[src/pmsb_pkg.sv]
// pmsb_pkg: command codes, field positions, reset values, timing counts
// for the power module status and command bank.
// assumes a 10 MHz system clock.
package pmsb_pkg;
    localparam int CLK_HZ = 10_000_000;
    // command codes
    localparam logic [7:0] CMD_OPER = 8'h01;
    localparam logic [7:0] CMD_ONOFF = 8'h02;
    localparam logic [7:0] CMD_CLEAR = 8'h03;
    localparam logic [7:0] CMD_STORE = 8'h11;
    localparam logic [7:0] CMD_RESTORE = 8'h12;
    localparam logic [7:0] CMD_FMT = 8'h20;
    localparam logic [7:0] CMD_VSET = 8'h21;
    localparam logic [7:0] CMD_VCAL = 8'h23;
    localparam logic [7:0] CMD_MHIGH = 8'h25;
    localparam logic [7:0] CMD_MLOW = 8'h26;
    localparam logic [7:0] CMD_DROOP = 8'h28;
    localparam logic [7:0] CMD_VINON = 8'h35;
    localparam logic [7:0] CMD_VINOFF = 8'h36;
    localparam logic [7:0] CMD_OVLIM = 8'h40;
    localparam logic [7:0] CMD_SUMWORD = 8'h79;
    localparam logic [7:0] CMD_ST_VOUT = 8'h7A;
    localparam logic [7:0] CMD_ST_IOUT = 8'h7B;
    localparam logic [7:0] CMD_ST_INPUT = 8'h7C;
    localparam logic [7:0] CMD_ST_TEMP = 8'h7D;
    localparam logic [7:0] CMD_ST_CML = 8'h7E;
    // reset values, write masks and format value
    localparam logic [7:0] OPER_RST = 8'h80;
    localparam logic [7:0] ONOFF_RST = 8'h1D;
    localparam logic [7:0] ONOFF_WMASK = 8'h0A;
    localparam logic [7:0] OPER_WMASK = 8'hFC;
    localparam logic [7:0] FMT_VAL = 8'h14;
    // field positions
    localparam int OPER_ON_BIT = 7;
    localparam int ONOFF_POL_BIT = 1;
    localparam logic [3:0] MARGIN_LOW = 4'h6;
    localparam logic [3:0] MARGIN_HIGH = 4'hA;
    // value limits, linear codes: droop in 0.1 mV/A, volts in 1/8 V,
    // ov limit in 2^-12 V
    localparam logic [15:0] DROOP_MAX = 16'h01F4;
    localparam logic [15:0] VINON_MIN = 16'h0138;
    localparam logic [15:0] VINON_MAX = 16'h0170;
    localparam logic [15:0] VINOFF_MIN = 16'h0100;
    localparam logic [15:0] VINOFF_MAX = 16'h0170;
    localparam logic [15:0] HYST_MIN = 16'h0010;
    localparam logic [15:0] OV_MIN = 16'hAE66;
    localparam logic [15:0] OV_MAX = 16'hFFD7;
    localparam logic [15:0] OV_MARGIN = 16'h3000;
    localparam logic [15:0] DROOP_RST = 16'h0000;
    localparam logic [15:0] VINON_RST = 16'h0150;
    localparam logic [15:0] VINOFF_RST = 16'h0120;
    localparam logic [15:0] OV_RST = 16'hD000;
    // timing
    localparam int STORE_MS = 500;
    localparam int RESTORE_MS = 200;
    localparam int STORE_CYC = STORE_MS * (CLK_HZ / 1000);
    localparam int RESTORE_CYC = RESTORE_MS * (CLK_HZ / 1000);
    localparam int HIST_DEPTH = 20;

    typedef struct packed {
        logic ov_out;
        logic oc_fault;
        logic oc_warn;
        logic vin_ov;
        logic vin_uv;
        logic low_vin_off;
        logic ot_fault;
        logic ot_warn;
    } pmsb_events_t;

    typedef struct packed {
        logic [15:0] droop;
        logic [15:0] vin_on;
        logic [15:0] vin_off;
        logic [15:0] ov_lim;
        logic [7:0] oper;
        logic [7:0] onoff;
    } pmsb_params_t;
endpackage : pmsb_pkg
[src/pmsb_bank.sv]
// pmsb_bank: status flags, command registers and default store/restore.
// assumes a decoded command port (code, write/read strobes, data) from
// the bus engine, and fault event pulses from the power stage monitor.
// Operation
// - summary low byte: off, ov, oc, vin uv, temp, comm; others zero
// - output voltage status: ov fault in bit 7 only
// - output current status: oc fault bit 7, oc warning bit 5
// - input status: ov bit 7, uv bit 4, low-input off bit 3
// - temperature status: fault bit 7, warning bit 6
// - comm status: bad command bit 7, bad data bit 6, pec bit 5
// - keep history of last 20 fault events with status and time
// - on/off at 0x01 bit 7, margins bits 5:2, reset on
// - pin config 0x02: bits 3,1 writable, bit 1 polarity strap
// - store defaults 0x11 finishes within 500 ms; host waits
// - restore defaults 0x12 finishes within 200 ms; host waits
// - format register 0x20 read only, returns 0x14
// - codes 0x21, 0x23, 0x25, 0x26 are unsupported
// - droop 0x28 accepts 0 to 50.0 mV/A
// - turn-on 39..46 V, turn-off 32..46 V
// - reject hysteresis under 2 V or off above on
// - ov limit 10.9..15.99 V and above setpoint
// - effective ov limit capped at setpoint plus 3 V, max 15.99 V
// - margin field: 00xx off, 0110 low, 1010 high
// - unsupported status bits never set, read zero
`timescale 1ns/1ps
module pmsb_bank #(
    parameter int STORE_CYCLES = pmsb_pkg::STORE_CYC,
    parameter int RESTORE_CYCLES = pmsb_pkg::RESTORE_CYC,
    parameter int DEPTH = pmsb_pkg::HIST_DEPTH
) (
    input wire logic sys_clk_in,
    input wire logic rstn_in,
    input wire logic [7:0] cmd_code_in,
    input wire logic cmd_wr_in,
    input wire logic cmd_rd_in,
    input wire logic [15:0] cmd_wdata_in,
    input wire logic pec_err_in,
    input wire logic pol_strap_in,
    input wire logic [15:0] vout_set_in,
    input wire pmsb_pkg::pmsb_events_t events_in,
    input wire logic [31:0] time_in,
    input wire pmsb_pkg::pmsb_params_t nvm_rdata_in,
    input wire logic [4:0] hist_idx_in,
    output logic [15:0] rdata_out,
    output logic rvalid_out,
    output logic busy_out,
    output logic output_on_out,
    output logic [1:0] margin_out,
    output logic [15:0] ov_limit_eff_out,
    output pmsb_pkg::pmsb_params_t nvm_wdata_out,
    output logic nvm_wr_out,
    output logic [47:0] hist_out
);
    typedef enum logic [1:0] {ST_IDLE, ST_STORE, ST_RESTORE} pmsb_st_t;

    function automatic logic in_rng(input logic [15:0] v,
                                    input logic [15:0] lo,
                                    input logic [15:0] hi);
        in_rng = (v >= lo) && (v <= hi);
    endfunction : in_rng

    pmsb_pkg::pmsb_params_t par_r;
    logic strap_r;
    logic [7:0] st_vout_r, st_iout_r, st_in_r, st_temp_r, st_cml_r;
    logic off_r;
    pmsb_st_t st_r;
    logic [31:0] cnt_r;
    logic [47:0] hist_r [DEPTH];
    logic [4:0] hptr_r;
    logic [15:0] rdata_r;
    logic rvalid_r;
    logic [15:0] ovcap_r;
    logic nvm_wr_r;
    logic first_r;
    logic busy_r;

    // bus decode
    wire is_w = cmd_wr_in && (st_r == ST_IDLE);
    wire is_clear = is_w && cmd_code_in == pmsb_pkg::CMD_CLEAR;
    wire [15:0] d = cmd_wdata_in;
    wire ok_oper = (d[5:4] == 2'b00) || (d[5:2] == pmsb_pkg::MARGIN_LOW)
                   || (d[5:2] == pmsb_pkg::MARGIN_HIGH);
    wire ok_droop = d <= pmsb_pkg::DROOP_MAX;
    wire ok_on = in_rng(d, pmsb_pkg::VINON_MIN, pmsb_pkg::VINON_MAX)
                 && d >= par_r.vin_off + pmsb_pkg::HYST_MIN;
    wire ok_off = in_rng(d, pmsb_pkg::VINOFF_MIN, pmsb_pkg::VINOFF_MAX)
                  && d + pmsb_pkg::HYST_MIN <= par_r.vin_on;
    wire ok_ov = in_rng(d, pmsb_pkg::OV_MIN, pmsb_pkg::OV_MAX)
                 && d > vout_set_in;
    wire known = cmd_code_in inside {pmsb_pkg::CMD_OPER,
        pmsb_pkg::CMD_ONOFF, pmsb_pkg::CMD_CLEAR, pmsb_pkg::CMD_STORE,
        pmsb_pkg::CMD_RESTORE, pmsb_pkg::CMD_DROOP, pmsb_pkg::CMD_VINON,
        pmsb_pkg::CMD_VINOFF, pmsb_pkg::CMD_OVLIM};
    wire rd_known = known || cmd_code_in inside {pmsb_pkg::CMD_FMT,
        pmsb_pkg::CMD_SUMWORD, pmsb_pkg::CMD_ST_VOUT,
        pmsb_pkg::CMD_ST_IOUT, pmsb_pkg::CMD_ST_INPUT,
        pmsb_pkg::CMD_ST_TEMP, pmsb_pkg::CMD_ST_CML};
    wire bad_cmd = (is_w && !known) || (cmd_rd_in && !rd_known);
    wire bad_data = is_w && (
        (cmd_code_in == pmsb_pkg::CMD_OPER && !ok_oper) ||
        (cmd_code_in == pmsb_pkg::CMD_DROOP && !ok_droop) ||
        (cmd_code_in == pmsb_pkg::CMD_VINON && !ok_on) ||
        (cmd_code_in == pmsb_pkg::CMD_VINOFF && !ok_off) ||
        (cmd_code_in == pmsb_pkg::CMD_OVLIM && !ok_ov));
    wire wr_ok = is_w && known && !bad_data;

    // summary low byte derived from latched bytes
    wire [7:0] sum_lo = {1'b0, off_r, st_vout_r[7], st_iout_r[7],
        st_in_r[4], |st_temp_r, |st_cml_r, 1'b0};
    wire any_fault = |{events_in};
    // history entry shows the summary with this cycle's events folded in
    wire [7:0] sum_ev = sum_lo | {2'b00, events_in.ov_out,
        events_in.oc_fault, events_in.vin_uv,
        events_in.ot_fault | events_in.ot_warn, 2'b00};
    wire [15:0] cap_raw = vout_set_in + pmsb_pkg::OV_MARGIN;
    wire cap_ovf = cap_raw < vout_set_in;
    wire [15:0] cap = (cap_ovf || cap_raw > pmsb_pkg::OV_MAX)
                      ? pmsb_pkg::OV_MAX : cap_raw;
    wire [15:0] ov_eff = (par_r.ov_lim > cap) ? cap : par_r.ov_lim;
    wire [7:0] onoff_rd = {par_r.onoff[7:2], strap_r, par_r.onoff[0]};

    logic [15:0] rd_mux;
    always_comb begin
        case (cmd_code_in)
            pmsb_pkg::CMD_OPER: rd_mux = {8'h00, par_r.oper};
            pmsb_pkg::CMD_ONOFF: rd_mux = {8'h00, onoff_rd};
            pmsb_pkg::CMD_FMT: rd_mux = {8'h00, pmsb_pkg::FMT_VAL};
            pmsb_pkg::CMD_DROOP: rd_mux = par_r.droop;
            pmsb_pkg::CMD_VINON: rd_mux = par_r.vin_on;
            pmsb_pkg::CMD_VINOFF: rd_mux = par_r.vin_off;
            pmsb_pkg::CMD_OVLIM: rd_mux = par_r.ov_lim;
            pmsb_pkg::CMD_SUMWORD: rd_mux = {8'h00, sum_lo};
            pmsb_pkg::CMD_ST_VOUT: rd_mux = {8'h00, st_vout_r};
            pmsb_pkg::CMD_ST_IOUT: rd_mux = {8'h00, st_iout_r};
            pmsb_pkg::CMD_ST_INPUT: rd_mux = {8'h00, st_in_r};
            pmsb_pkg::CMD_ST_TEMP: rd_mux = {8'h00, st_temp_r};
            pmsb_pkg::CMD_ST_CML: rd_mux = {8'h00, st_cml_r};
            default: rd_mux = 16'h0000;
        endcase
    end

    // strap caught at the first clocked cycle after reset release
    always_ff @(posedge sys_clk_in) begin
        if (!rstn_in) begin
            first_r <= 1'b1;
            strap_r <= 1'b0;
        end else if (first_r) begin
            first_r <= 1'b0;
            strap_r <= pol_strap_in;
        end
    end

    // parameter registers; write and restore share one path
    always_ff @(posedge sys_clk_in) begin
        if (!rstn_in) begin
            par_r <= '{pmsb_pkg::DROOP_RST, pmsb_pkg::VINON_RST,
                pmsb_pkg::VINOFF_RST, pmsb_pkg::OV_RST,
                pmsb_pkg::OPER_RST, pmsb_pkg::ONOFF_RST};
        end else if (st_r == ST_RESTORE && cnt_r == 32'h0) begin
            par_r <= nvm_rdata_in;
        end else if (wr_ok) begin
            case (cmd_code_in)
                pmsb_pkg::CMD_OPER: par_r.oper <= d[7:0]
                    & pmsb_pkg::OPER_WMASK;
                pmsb_pkg::CMD_ONOFF: par_r.onoff <= (par_r.onoff
                    & ~pmsb_pkg::ONOFF_WMASK)
                    | (d[7:0] & pmsb_pkg::ONOFF_WMASK);
                pmsb_pkg::CMD_DROOP: par_r.droop <= d;
                pmsb_pkg::CMD_VINON: par_r.vin_on <= d;
                pmsb_pkg::CMD_VINOFF: par_r.vin_off <= d;
                pmsb_pkg::CMD_OVLIM: par_r.ov_lim <= d;
                default: par_r <= par_r;
            endcase
        end
    end

    // store / restore sequencer; writes are ignored while busy, reads are still served
    always_ff @(posedge sys_clk_in) begin
        if (!rstn_in) begin
            st_r <= ST_IDLE;
            cnt_r <= 32'h0;
            nvm_wr_r <= 1'b0;
            busy_r <= 1'b0;
        end else begin
            nvm_wr_r <= 1'b0;
            case (st_r)
                ST_IDLE: begin
                    if (wr_ok && cmd_code_in == pmsb_pkg::CMD_STORE) begin
                        st_r <= ST_STORE;
                        cnt_r <= 32'(STORE_CYCLES - 1);
                        nvm_wr_r <= 1'b1;
                        busy_r <= 1'b1;
                    end else if (wr_ok &&
                                 cmd_code_in == pmsb_pkg::CMD_RESTORE) begin
                        st_r <= ST_RESTORE;
                        cnt_r <= 32'(RESTORE_CYCLES - 1);
                        busy_r <= 1'b1;
                    end
                end
                ST_STORE, ST_RESTORE: begin
                    if (cnt_r == 32'h0) begin
                        st_r <= ST_IDLE;
                        busy_r <= 1'b0;
                    end else begin
                        cnt_r <= cnt_r - 32'h1;
                    end
                end
                default: begin
                    st_r <= ST_IDLE;
                    busy_r <= 1'b0;
                end
            endcase
        end
    end

    // sticky flags: a new event wins over a same-cycle clear
    always_ff @(posedge sys_clk_in) begin
        if (!rstn_in) begin
            st_vout_r <= 8'h00;
            st_iout_r <= 8'h00;
            st_in_r <= 8'h00;
            st_temp_r <= 8'h00;
            st_cml_r <= 8'h00;
        end else begin
            st_vout_r <= (is_clear ? 8'h00 : st_vout_r)
                | {events_in.ov_out, 7'h00};
            st_iout_r <= (is_clear ? 8'h00 : st_iout_r)
                | {events_in.oc_fault, 1'b0, events_in.oc_warn, 5'h00};
            st_in_r <= (is_clear ? 8'h00 : st_in_r)
                | {events_in.vin_ov, 2'b00, events_in.vin_uv,
                   events_in.low_vin_off, 3'b000};
            st_temp_r <= (is_clear ? 8'h00 : st_temp_r)
                | {events_in.ot_fault, events_in.ot_warn, 6'h00};
            st_cml_r <= (is_clear ? 8'h00 : st_cml_r)
                | {bad_cmd, bad_data, pec_err_in, 5'h00};
        end
    end

    // history ring of fault events with time stamp
    always_ff @(posedge sys_clk_in) begin
        if (!rstn_in) begin
            hptr_r <= 5'h00;
        end else if (any_fault) begin
            hist_r[hptr_r] <= {time_in, st_vout_r | {events_in.ov_out,
                7'h00}, sum_ev};
            hptr_r <= (hptr_r == 5'(DEPTH - 1)) ? 5'h00 : hptr_r + 5'h01;
        end
    end

    wire [4:0] hsel = (hist_idx_in < 5'(DEPTH)) ? hist_idx_in : 5'h00;

    // outputs, all registered
    always_ff @(posedge sys_clk_in) begin
        if (!rstn_in) begin
            rdata_r <= 16'h0000;
            rvalid_r <= 1'b0;
            ovcap_r <= pmsb_pkg::OV_RST;
            off_r <= 1'b0;
        end else begin
            rvalid_r <= cmd_rd_in;
            rdata_r <= cmd_rd_in ? rd_mux : rdata_r;
            ovcap_r <= ov_eff;
            off_r <= !par_r.oper[pmsb_pkg::OPER_ON_BIT];
        end
    end

    always_ff @(posedge sys_clk_in) begin
        if (!rstn_in) begin
            hist_out <= 48'h0;
        end else begin
            hist_out <= hist_r[hsel];
        end
    end

    always_ff @(posedge sys_clk_in) begin
        if (!rstn_in) begin
            output_on_out <= 1'b1;
            margin_out <= 2'b00;
        end else begin
            output_on_out <= par_r.oper[pmsb_pkg::OPER_ON_BIT];
            margin_out <= (par_r.oper[5:2] == pmsb_pkg::MARGIN_LOW) ? 2'b01
                : (par_r.oper[5:2] == pmsb_pkg::MARGIN_HIGH) ? 2'b10
                : 2'b00;
        end
    end

    assign rdata_out = rdata_r;
    assign rvalid_out = rvalid_r;
    assign busy_out = busy_r;
    assign ov_limit_eff_out = ovcap_r;
    assign nvm_wdata_out = par_r;
    assign nvm_wr_out = nvm_wr_r;
endmodule : pmsb_bank

[config.mk]
export PLATFORM = sky130hd
export DESIGN_NAME = pmsb_bank
export DESIGN_NICKNAME = d
export VERILOG_FILES = /design/src/pmsb_pkg.sv /design/src/pmsb_bank.sv
export SDC_FILE = /design/constraint.sdc
export NUM_CORES = 2
export LEC_CHECK = 0
export BUFFER_PORTS_ARGS = -buffer_cell sky130_fd_sc_hd__buf_2
export CAP_MARGIN = 40
export CORE_MARGIN = 1
export CORE_UTILIZATION = 64
export DETAILED_ROUTE_END_ITERATION = 6
export PLACE_DENSITY = 0.86
export SLEW_MARGIN = 0
export SYNTH_ARGS = -nofsm -noshare
export SYNTH_HDL_FRONTEND = slang
export SYNTH_SLANG_ARGS = --single-unit
[constraint.sdc]
create_clock -name sys_clk_in -period 9.5 [get_ports sys_clk_in]
set_input_delay 0.475 -clock sys_clk_in [delete_from_list [all_inputs] [get_ports sys_clk_in]]
set_output_delay 0.475 -clock sys_clk_in [all_outputs]
set_load 0.02 [all_outputs]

——

*PROMPT:*
Please make your reply exactly the lines from the one containing "assign busy_out = busy_r;" through the end of the entries above, and nothing more.

*PROBLEM SOLUTION:*
    assign busy_out = busy_r;
    assign ov_limit_eff_out = ovcap_r;
    assign nvm_wdata_out = par_r;
    assign nvm_wr_out = nvm_wr_r;
endmodule : pmsb_bank

[config.mk]
export PLATFORM = sky130hd
export DESIGN_NAME = pmsb_bank
export DESIGN_NICKNAME = d
export VERILOG_FILES = /design/src/pmsb_pkg.sv /design/src/pmsb_bank.sv
export SDC_FILE = /design/constraint.sdc
export NUM_CORES = 2
export LEC_CHECK = 0
export BUFFER_PORTS_ARGS = -buffer_cell sky130_fd_sc_hd__buf_2
export CAP_MARGIN = 40
export CORE_MARGIN = 1
export CORE_UTILIZATION = 64
export DETAILED_ROUTE_END_ITERATION = 6
export PLACE_DENSITY = 0.86
export SLEW_MARGIN = 0
export SYNTH_ARGS = -nofsm -noshare
export SYNTH_HDL_FRONTEND = slang
export SYNTH_SLANG_ARGS = --single-unit
[constraint.sdc]
create_clock -name sys_clk_in -period 9.5 [get_ports sys_clk_in]
set_input_delay 0.475 -clock sys_clk_in [delete_from_list [all_inputs] [get_ports sys_clk_in]]
set_output_delay 0.475 -clock sys_clk_in [all_outputs]
set_load 0.02 [all_outputs]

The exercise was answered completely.